Image from elections.ab.ca. Voters will get their choice of six candidates in the Bonnyville-Cold Lake-St. Paul riding: UCP candidate David Hanson, Alberta Party candidate Glenn Andersen, NDP candidate Kari Whan, Alberta Advantage Party candidate David Inscho, Alberta Independence Party candidate David Garnett-Bennett, and Independent Kacey Daniels.
After a big, loud campaigning period – election day has arrived in Alberta.
Forgive me because I have few other comparisons, but the occasion does seem bigger here in 2019.
Even the political commentators devoted to analyzing elections repeat this is a big election, a time-stamped day in Alberta’s history, with each electoral direction charting a different (yet likely similar) path.
It was certainly louder with the help of daily election promises, sharp sound bites, and rediscovered audio from years ago. And the criticism was not spared. The mud slang, no doubt.
But the UCP’s power play, which began in 2017 with the uniting of the old fat-cat PC’s and Wildrose, has stoked emotions in every political aisle by its very existence, proving that the goal was to seize the power back from the NDP and – hopefully – stir up fond remembrances of Klein and Lougheed.
Of course, the NDP’s response was to drill down the leadership race and make decision day for Albertans a referendum on Rachel versus Jason. Notley fighting for you. Kenney fighting off fires in the caucus.
With all this volume and coverage, it would seem natural that Albertans would be a little more informed – but I’m not sure that’s the case. Content and meaningful discussion, has been replaced by the sport of politics, the theatre and battleground of large campaigns in each new major election in the west.
It’s made this election period extremely annoying.
There are six options available in this riding and a menu to choose from, even for those with an exotic but vapid taste.
Regardless, you might feel pressured to believe you only have one or two choices, since it is such a big election, and you’d hate to throw your vote away, as someone might scold you for.
What should your vote be for?
Ultimately, isn’t the best thing to do with your vote to make a statement, a reflection, of what you honestly believe?
In saying that, I implore you to ignore the shallow reasons some give to “avoiding vote-splitting,” and instead ask to honestly vote your conscience whether it’s UCP, NDP, Alberta Party or even separatism.
-But aren’t you throwing your vote away?
Elections needs to honestly reflect what people are thinking and feeling politically. There is no need to muddy the water by voting for a party that doesn’t represent your views.
No vote is wasted if it’s what you honestly believe.
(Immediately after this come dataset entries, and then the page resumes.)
[src/rtl/lfsr_pkg.sv]
// Shared constants for the LFSR sequencer: command ops, FSM state codes and
// default polynomial/seed.
package lfsr_pkg;

  localparam logic [1:0] OP_STOP     = 2'd0;
  localparam logic [1:0] OP_LOAD     = 2'd1;
  localparam logic [1:0] OP_RUN_N    = 2'd2;
  localparam logic [1:0] OP_FREE_RUN = 2'd3;

  localparam logic [1:0] ST_IDLE  = 2'd0;
  localparam logic [1:0] ST_RUN   = 2'd1;
  localparam logic [1:0] ST_FREE  = 2'd2;
  localparam logic [1:0] ST_DRAIN = 2'd3;

  // x^8 + x^6 + x^5 + x^4 + 1 style mask, maximal length for 8 bits
  localparam logic [7:0] LFSR_TAPS_DEF = 8'hB8;
  localparam logic [7:0] LFSR_SEED_DEF = 8'hAA;

endpackage

[src/rtl/lfsr_step.sv]
// Combinational Fibonacci LFSR next-state: XOR of tapped bits shifted in at LSB.
module lfsr_step
  import lfsr_pkg::*;
#(
  parameter int               WIDTH = 8,
  parameter logic [WIDTH-1:0] TAPS  = WIDTH'(LFSR_TAPS_DEF)
) (
  input  logic [WIDTH-1:0] state,
  output logic [WIDTH-1:0] next
);

  logic fb;

  // feedback parity and shift
  always_comb begin
    fb   = ^(state & TAPS);
    next = {state[WIDTH-2:0], fb};
  end

endmodule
Today, more and more power games are happening in legislatures, commons places, and Senates and on and on.
The way governments are functioning in the west is a focused, all-out effort to stay in power as long as possible, while leaving the concerns of citizens lower on the list of priorities.
Party politics is much more of a force against the people than any type of government.
Don’t we dislike politicians when they don’t vote with their conscience on legislation, but instead tow the party line and say yes or no automatically?
Aren’t we frustrated with unresponsive people in positions of mass communication and power? People who repeat slogans or decide in slogans?
My point is that I find the argument of vote splitting deeply frustrating because it coerces voters to choose something that doesn’t reflect their political or personal views, something that frustrates many in politics. And politics needs more honesty, not less.
I know this is a simple point, but this appeal at reason with making sure your vote counts by choosing the winning uniform instead of your own – is dishonest.
Vote your conscience. Vote for who represents you. Vote NDP. Vote Alberta Party. Vote UCP. Vote Alberta Advantage Party…vote whoever. Vote honestly.